HB 1192 would phase out Hawaii’s statutory structure for payday loans — a short-term, high cost loan — by the end of this year and replace the product with more regulated, lower interest rate installment loans in 2022. The new law aims to correct Hawaii’s current payday lending laws in which borrowers receive short-term loans with their uncashed paycheck serving as the collateral.

A state audit found a 14-day loan might have so many fees that if renewed over the course of a year, the annual interest could legally be as high as 459%.

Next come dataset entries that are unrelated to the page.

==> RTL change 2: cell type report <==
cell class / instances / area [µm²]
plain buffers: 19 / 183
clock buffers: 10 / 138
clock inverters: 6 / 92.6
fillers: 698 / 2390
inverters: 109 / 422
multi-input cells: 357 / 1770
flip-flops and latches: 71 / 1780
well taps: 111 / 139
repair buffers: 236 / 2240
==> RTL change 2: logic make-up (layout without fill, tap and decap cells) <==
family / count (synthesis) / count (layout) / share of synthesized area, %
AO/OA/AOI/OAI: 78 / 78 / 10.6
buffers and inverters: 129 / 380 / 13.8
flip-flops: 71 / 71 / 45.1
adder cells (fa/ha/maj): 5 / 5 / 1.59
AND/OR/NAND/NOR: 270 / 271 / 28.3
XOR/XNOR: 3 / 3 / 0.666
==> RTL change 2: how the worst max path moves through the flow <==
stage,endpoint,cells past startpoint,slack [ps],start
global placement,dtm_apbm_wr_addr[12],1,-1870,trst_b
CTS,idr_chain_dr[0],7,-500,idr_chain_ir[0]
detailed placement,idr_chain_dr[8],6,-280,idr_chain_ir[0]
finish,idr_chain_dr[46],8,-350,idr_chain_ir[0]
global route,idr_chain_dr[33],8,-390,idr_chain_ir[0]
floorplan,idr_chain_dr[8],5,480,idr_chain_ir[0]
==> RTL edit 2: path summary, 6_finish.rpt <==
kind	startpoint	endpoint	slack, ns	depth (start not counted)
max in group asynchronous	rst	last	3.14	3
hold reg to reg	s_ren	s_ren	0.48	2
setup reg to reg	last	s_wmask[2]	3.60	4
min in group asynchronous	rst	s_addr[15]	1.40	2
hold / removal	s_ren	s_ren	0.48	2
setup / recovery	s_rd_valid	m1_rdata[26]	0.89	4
$ cat src/rtl/lsu_pkg.sv
// ============================================================================
// Module   : lsu_pkg
// Purpose  : Shared size and state encodings and byte-lane enables for the LSU.
// Revision : 1.0 - initial release
// ============================================================================
`default_nettype none

package lsu_pkg;

  typedef enum logic [1:0] {
    SIZE_BYTE = 2'd0,
    SIZE_HALF = 2'd1,
    SIZE_WORD = 2'd2,
    SIZE_RSVD = 2'd3
  } lsu_size_e;

  // State encoding kept as plain constants for legacy tools that dump raw codes
  typedef logic [1:0] lsu_state_t;
  localparam lsu_state_t ST_IDLE    = 2'd0;
  localparam lsu_state_t ST_ISSUE   = 2'd1;
  localparam lsu_state_t ST_CAPTURE = 2'd2;
  localparam lsu_state_t ST_RESP    = 2'd3;

  localparam logic [3:0] C_BE_BYTE = 4'b0001;
  localparam logic [3:0] C_BE_HALF = 4'b0011;
  localparam logic [3:0] C_BE_WORD = 4'b1111;

  function automatic logic [3:0] be_for_size(input lsu_size_e size);
    case (size)
      SIZE_BYTE: be_for_size = C_BE_BYTE;
      SIZE_HALF: be_for_size = C_BE_HALF;
      SIZE_WORD: be_for_size = C_BE_WORD;
      default:   be_for_size = 4'b0000;
    endcase
  endfunction

endpackage

`default_nettype wire

$ cat src/rtl/lsu_extend.sv
// ============================================================================
// Module   : lsu_extend
// Purpose  : Combinational zero/sign extension of load data by access size.
// Revision : 1.0 - initial release
// ============================================================================
`default_nettype none

module lsu_extend
  import lsu_pkg::*;
(
  input  logic [31:0] i_data,
  input  lsu_size_e   i_size,
  input  logic        i_unsigned,
  output logic [31:0] o_data
);

  always_comb begin
    o_data = i_data;
    case (i_size)
      SIZE_BYTE: o_data = {{24{~i_unsigned & i_data[7]}}, i_data[7:0]};
      SIZE_HALF: o_data = {{16{~i_unsigned & i_data[15]}}, i_data[15:0]};
      default:   o_data = i_data;
    endcase
  end

endmodule

`default_nettype wire

$ cat src/rtl/load_store_unit.sv
// ============================================================================
// Module   : load_store_unit
// Purpose  : Single-outstanding load/store unit with range/size fault checks.
//            Optional macro LSU_MISALIGN_TRAP_EN faults misaligned half/word.
// Revision : 1.0 - initial release
// ============================================================================
`default_nettype none

module load_store_unit
  import lsu_pkg::*;
#(
  parameter int MEM_ADDR_BITS = 11
)
(
  input  logic        clk,
  input  logic        rst_n,
  input  logic        i_clk_enable,
  input  logic        i_req_valid,
  output logic        o_req_ready,
  input  logic        i_req_store,
  input  logic [1:0]  i_req_size,
  input  logic        i_req_unsigned,
  input  logic [31:0] i_req_addr,
  input  logic [31:0] i_req_wdata,
  output logic [31:0] o_mem_addr,
  output logic [31:0] o_mem_offset_addr,
  output logic [31:0] o_mem_wdata,
  output logic        o_mem_we,
  output logic [3:0]  o_mem_be,
  input  logic [31:0] i_mem_rdata,
  output logic        o_resp_valid,
  input  logic        i_resp_ready,
  output logic [31:0] o_resp_data,
  output logic        o_resp_err
);

  lsu_state_t  r_state;
  lsu_size_e   r_size;
  logic        r_store;
  logic        r_unsigned;
  logic        r_err;
  logic [31:0] r_addr;
  logic [31:0] r_wdata;
  logic [31:0] r_rdata;

  lsu_size_e   w_req_size;
  logic        w_oob;
  logic        w_misalign;
  logic        w_fault;
  logic [31:0] w_ext;

  assign w_req_size = lsu_size_e'(i_req_size);
  assign w_oob      = |(i_req_addr >> MEM_ADDR_BITS);

`ifdef LSU_MISALIGN_TRAP_EN
  assign w_misalign = ((w_req_size == SIZE_HALF) && i_req_addr[0]) ||
                      ((w_req_size == SIZE_WORD) && (i_req_addr[1:0] != 2'b00));
`else
  assign w_misalign = 1'b0;
`endif

  assign w_fault = w_oob || (w_req_size == SIZE_RSVD) || w_misalign;

  lsu_extend u_extend (
    .i_data     (i_mem_rdata),
    .i_size     (r_size),
    .i_unsigned (r_unsigned),
    .o_data     (w_ext)
  );

  always_ff @(posedge clk or negedge rst_n) begin
    if (!rst_n) begin
      r_state    <= ST_IDLE;
      r_size     <= SIZE_BYTE;
      r_store    <= 1'b0;
      r_unsigned <= 1'b0;
      r_err      <= 1'b0;
      r_addr     <= '0;
      r_wdata    <= '0;
      r_rdata    <= '0;
    end else if (i_clk_enable) begin
      case (r_state)
        ST_IDLE: begin
          if (i_req_valid) begin
            r_size     <= w_req_size;
            r_store    <= i_req_store;
            r_unsigned <= i_req_unsigned;
            r_addr     <= i_req_addr;
            r_wdata    <= i_req_wdata;
            r_rdata    <= '0;
            r_err      <= w_fault;
            r_state    <= w_fault ? ST_RESP : ST_ISSUE;
          end
        end
        ST_ISSUE:   r_state <= r_store ? ST_RESP : ST_CAPTURE;
        ST_CAPTURE: begin
          r_rdata <= w_ext;
          r_state <= ST_RESP;
        end
        ST_RESP: begin
          if (i_resp_ready) begin
            r_state <= ST_IDLE;
          end
        end
        default:    r_state <= ST_IDLE;
      endcase
    end
  end

  assign o_req_ready       = (r_state == ST_IDLE);
  assign o_resp_valid      = (r_state == ST_RESP);
  assign o_resp_data       = r_rdata;
  assign o_resp_err        = r_err;
  assign o_mem_addr        = r_addr;
  assign o_mem_offset_addr = r_addr + 32'd4;
  assign o_mem_wdata       = r_wdata;
  assign o_mem_we          = (r_state == ST_ISSUE) && r_store;
  assign o_mem_be          = (r_state == ST_ISSUE) ? be_for_size(r_size) : 4'b0000;

endmodule

`default_nettype wire

$ cat config.mk
export PLATFORM = sky130hd
export DESIGN_NAME = load_store_unit
export DESIGN_NICKNAME = d
export VERILOG_FILES = /design/src/rtl/lsu_pkg.sv /design/src/rtl/lsu_extend.sv /design/src/rtl/load_store_unit.sv
export SDC_FILE = /design/constraint.sdc
export NUM_CORES = 1
export LEC_CHECK = 0
export CAP_MARGIN = 10
export CORE_ASPECT_RATIO = 1.25
export CORE_UTILIZATION = 44
export DETAILED_ROUTE_END_ITERATION = 6
export PLACE_DENSITY = 0.95
export SYNTH_ARGS = -nofsm -noshare
export SYNTH_HDL_FRONTEND = slang
export SYNTH_HIERARCHICAL = 1
export SYNTH_SLANG_ARGS = --single-unit
export TNS_END_PERCENT = 100
$ cat constraint.sdc
create_clock -name clk -period 4.4 [get_ports clk]
set_clock_uncertainty 0.2 [all_clocks]
set_input_delay 0.66 -clock clk [delete_from_list [all_inputs] [get_ports clk]]
set_output_delay 0.66 -clock clk [all_outputs]
set_load 0.01 [all_outputs]
Word-level counts from Yosys, hierarchy flattened --
Cells that the tools add are included. W data, S select, Z words.
Word-level totals: logic and storage cells 39, register bits 103
Operators by class: reduce and logical (&&, ||, !) cells 9, bitwise operators 3, $add $sub $neg 1, mux-type cells 10, equal/unequal tests 8
Operators with widths (number):
- $pmux W32 S2 | 2
- $add A32 B3 Y32 const B | 1
- $mux W32 | 1
- $reduce_or A21 Y1 | 1
- $pmux W4 S3 | 1
- $reduce_and A3 Y1 | 3
- $eq A2 B2 Y1 const B | 4
- $pmux W2 S4 | 1
- $mux W2 | 3
- $eq A2 B1 Y1 const B | 2
- $logic_not A2 Y1 | 2
- $mux W4 | 1
- $and A1 B1 Y1 | 2
- $ne A2 B1 Y1 const B | 1
- $ne A2 B2 Y1 const B | 1
- $reduce_bool A2 Y1 | 1
- $logic_and A1 B1 Y1 | 1
- $logic_or A1 B1 Y1 | 1
- $mux W1 | 1
- $not A1 Y1 | 1

Longest topological paths before layout --
depth after elaboration 5, gate-level depth with buffers 8, gate-level depth less buffers 6

Modules after synthesis --
Netlist, hierarchy kept.
By module, submodules not included:
- load_store_unit | area an instance 4663.2 um2, times used 1, cells an instance 410, seq. area each 2577.5 um2
- lsu_extend | area an instance 355.3 um2, times used 1, cells an instance 67, seq. area each 0.0 um2

Worst setup path before layout --
OpenSTA, ideal clock, no wires.
path type reg-to-output, start register r_addr[14], in the netlist o_mem_addr[14], end output port o_mem_offset_addr[30], path buffers 1, required time 3.540 ns, slack 2.026 ns, cell stages (with the launch flop) 6, data arrival time 1.514 ns, cell sequence dfrtp_1 and4_1 buf_4 nand4_4 nor4b_2 xor2_1
Between the ends: cells in the longest elaborated chain, start to end 1
RTL lines:
- from (decl) | RTL line load_store_unit.sv:42 | logic [31:0] r_addr;
- from (signal assigned) | RTL line load_store_unit.sv:88 | r_addr <= i_req_addr;
- $add A32 B3 Y32 | RTL line load_store_unit.sv:115 | assign o_mem_offset_addr = r_addr + 32'd4;
- to (decl) | RTL line load_store_unit.sv:26 | output logic [31:0] o_mem_offset_addr,
No other way between the ends.

Final worst setup path --
start register r_addr[2], in the netlist o_mem_addr[2], end output port o_mem_offset_addr[20]
The elaborated chain is that of the path after synthesis.

==> reports/qor.yml <==
cells_and_area:
  diodes: 0
  fin_nets: 802
  syn2layout_area_growth_pct: 53.8
  drive_gt1_share_pct: 13.4
  final_area_mm2: 0.00772
  stdcell_count: 830
power_and_ir_drop:
  ir_drop_uv: 398
  cellLeakagePower_nw: 3.37
  powerDensity_mw_per_mm2: 681
logic_synthesis:
  synthesis.nets: 589
  postSynthCellCount: 477
  synth_cell_types: 33
  yosys_warnings: 6
  avgSynthCellArea_um2: 10.5
  synth_seq_cells: 103
  seq_area_frac_synth_pct: 51.4
  netlist_area_mm2: 0.00502
global_route:
  grt_max_degree: 82
  grt_overflow_total: 0
  grt_pass1_vias: 4445
  grt_pass1_wl_mm: 23.0
  antenna_found_initial: 0
  grt_usage_pct: 24.8
sta:
  fmax_mhz: 294
  post-route-period-util_pct: 77.4
  hold_viol: 0
  setup_violations: 0
  period_minus_slack_ns: 3.40
  final.setup.tns_ns: 0
  slew_headroom_pct: 23.6
  worst_slew_pin_slew_ns: 1.15
  slew_violations: 0
  rsz0062_at_grt: "no"
worst_setup_path:
  cp_slowest_cell: "clkdlybuf4s50_1"
  reg2reg_slack_ns: 1.82
  cpLargestDelayFamily: "simple AND/OR/NAND/NOR gates"
  crit_required_ns: 3.54
  crit_chain: "ha_1 -> and3_1 -> and3_1 -> nand4_1 -> xnor2_1 -> clkdlybuf4s50_1"
  endpoint_kind: "output port"
  critPathKind: "reg2out"
  cp_max_fo: 6
  worst_setup_path_start_kind: "register"
  crit_arrival_ns: 2.54
  critPathMostFrequentCell: "and3_1"
  crit_path_max_incr_delay_ns: 0.56
  timing.critical_path.buf_inv: 1
die:
  coreArea_mm2: 0.0111
  dieArea_mm2: 0.0118
  die_x_um: 97.5
  rows: 43
  initial_core_util_pct: 45.3
  ioPinCount: 241
  chipHeight_um: 121
clock_tree:
  clock_latency_ns: 0.34
  cts_hold_buf: 0
  cts_buffer_depth: 2
  cts_num_sinks: 103
  post_cts_resized: 0
  cts_buffers: 9
  cts-root-buf: "clkbuf_16"
  clk_pin_slew_worst_paths_ns: 0.07
  cts-htree-levels: 3
  cts_tree: "built"
  cts_post_setup_buffers_inserted: 0
placement:
  place_area_mm2: 0.00740
  dp_hpwl_mm: 11.1
  post-place-cells: 813
  port_buffers: 240
  place.gp.congestion: 0.888
drt:
  ant_nets: 0
  drt-pass1-iter-count: 5
  wire_per_inst_um: 17.9
  vias: 4407
  drt_iter0_markers: 239
  viasPerCell: 5.31
  drcViolationCount: 0
  wl_mm: 14.9
flow_run:
  cap_violations: 0
hold_path:
  hold_class: "in2async"
run_status:
  status: "completed"
## final cells by class
| type | count | area (um^2) |
|---|---|---|
| clock buffer | 10 | 229 |
| multi-input combinational | 327 | 2200 |
| fill | 803 | 3360 |
| clock inverter | 6 | 61.3 |
| timing repair buffer | 243 | 2450 |
| tap | 135 | 169 |
| inverter | 6 | 22.5 |
| sequential | 103 | 2580 |
## metrics by stage
step	hold WS, ns	power (mW)	worst slack (ns)	utilization, %
after floorplan	0.164	2.94	2.03	-
after CTS	0.300	5.27	1.02	69.4
final	0.281	5.26	0.995	69.6
after detailed placement	0.284	4.47	1.40	66.8
after global routing	0.325	5.53	0.873	69.6
after global placement	0.280	4.35	1.49	66.8
## power by group
| part | switching, mW | internal [mW] | total (mW) |
|---|---|---|---|
| sequential | 0.446 | 1.38 | 1.82 |
| clock | 0.345 | 0.439 | 0.785 |
| combinational | 1.08 | 1.57 | 2.65 |
| total | 1.87 | 3.39 | 5.26 |
## cell families after synthesis
family	count (synthesis)	share of synthesized area, %
simple gates	193	18.3
flops	103	51.4
mux	69	15.5
buf+inv	47	4.96
compound gates	30	3.19
xor+xnor	28	4.89
fa+ha+maj	7	1.75
## sequential cells by signal, indices dropped and copies added (netlist names)
register	cells
o_mem_addr	32
o_mem_wdata	32
o_resp_data	32
r_size	2
r_state	2
o_resp_err	1
r_store	1
r_unsigned	1
## worst register-to-register path: stages (launching register included)
cell and delay, ns:
dfrtp_1 0.45, inv_1 0.12, ha_1 0.34, nand3_4 0.58, buf_12 0.44, mux2_2 0.34
## cell usage in the layout (no fill, tap or decap), types with 3 or more instances in the layout
| cell type | n |
|---|---|
| ha_1 | 7 |
| clkbuf_16 | 9 |
| nand2_1 | 99 |
| dfrtp_1 | 103 |
| nor4_1 | 4 |
| nand3_1 | 44 |
| nor3_1 | 7 |
| clkdlybuf4s50_1 | 239 |
| inv_1 | 6 |
| mux2_2 | 68 |
| and3_1 | 6 |
| xor2_1 | 17 |
| xnor2_1 | 11 |
| and4_1 | 5 |
| o21ai_0 | 26 |
| nor2_1 | 10 |
| nand4_1 | 6 |
| clkinv_2 | 3 |
## path summary, 6_finish.rpt
path,cells past startpoint,from,end
setup reg to reg,5,r_state[0],o_mem_wdata[9]
max in group asynchronous,2,rst_n,o_mem_wdata[28]
min in group clk,2,o_resp_data[1],o_resp_data[1]
hold / removal,1,rst_n,o_mem_addr[30]
setup / recovery,6,o_mem_addr[2],o_mem_offset_addr[20]
hold reg to reg,2,o_resp_data[1],o_resp_data[1]
## synth_stat cells
cell type | number | area share [%]
nand2b_1 | 2 | 0.25
a211oi_1 | 1 | 0.15
nor4b_2 | 1 | 0.30
xor2_1 | 17 | 3.0
nor2b_1 | 2 | 0.25
clkbuf_2 | 1 | 0.10
nand4_4 | 1 | 0.42
nor4_1 | 4 | 0.50
nor3_1 | 7 | 0.70
o22a_1 | 1 | 0.17
buf_4 | 13 | 1.9
nand2_1 | 99 | 7.4
a31oi_1 | 1 | 0.12
nor4_2 | 1 | 0.25
and3_1 | 6 | 0.75
o21bai_1 | 1 | 0.15
and4_1 | 5 | 0.87
clkbuf_1 | 19 | 1.4
inv_1 | 6 | 0.45
or4b_4 | 1 | 0.27
or2_1 | 1 | 0.12
nand4_1 | 6 | 0.75
dfrtp_1 | 103 | 51
o21ai_0 | 26 | 2.6
and2_1 | 2 | 0.25
mux2i_2 | 1 | 0.27
xnor2_1 | 11 | 1.9
nor2_1 | 10 | 0.75
nand3_1 | 45 | 4.5
ha_1 | 7 | 1.7
buf_2 | 6 | 0.60
mux2_2 | 68 | 15
buf_6 | 2 | 0.45
## layer usage
metal	GRT usage (%)	wire length (um)
met5	0	0
met4	9.19	416
met3	7.49	1220
met2	45.2	7870
met1	27.0	5350
Power figures use the tool's default switching activity.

“For too long, payday loans have trapped so many of our most financially vulnerable people in a cycle of debt that they cannot escape.  This legislation not only corrects this serious injustice, but also and more importantly enables access to needed capital while providing a path to greater financial self-sufficiency and opportunity,” said Rep. Aaron Ling Johanson, House Consumer Protection & Commerce Committee Chair and author of the bill.

“What Hawaii was charging was three times higher than what the same lender was charging consumers in other states. We had a really, really dysfunctional market,” said Sen. Rosalyn Baker, who has been pushing to regulate payday loans in Hawaii for years.

HB1192 phases out current unregulated payday loans and creates a licensed, regulated installment lending system. Interest rates and monthly fees are capped, making the loans ultimately less costly to the consumer.

Consumer advocates say the bill will help borrowers (3% in Hawaii) who do not have banking accounts.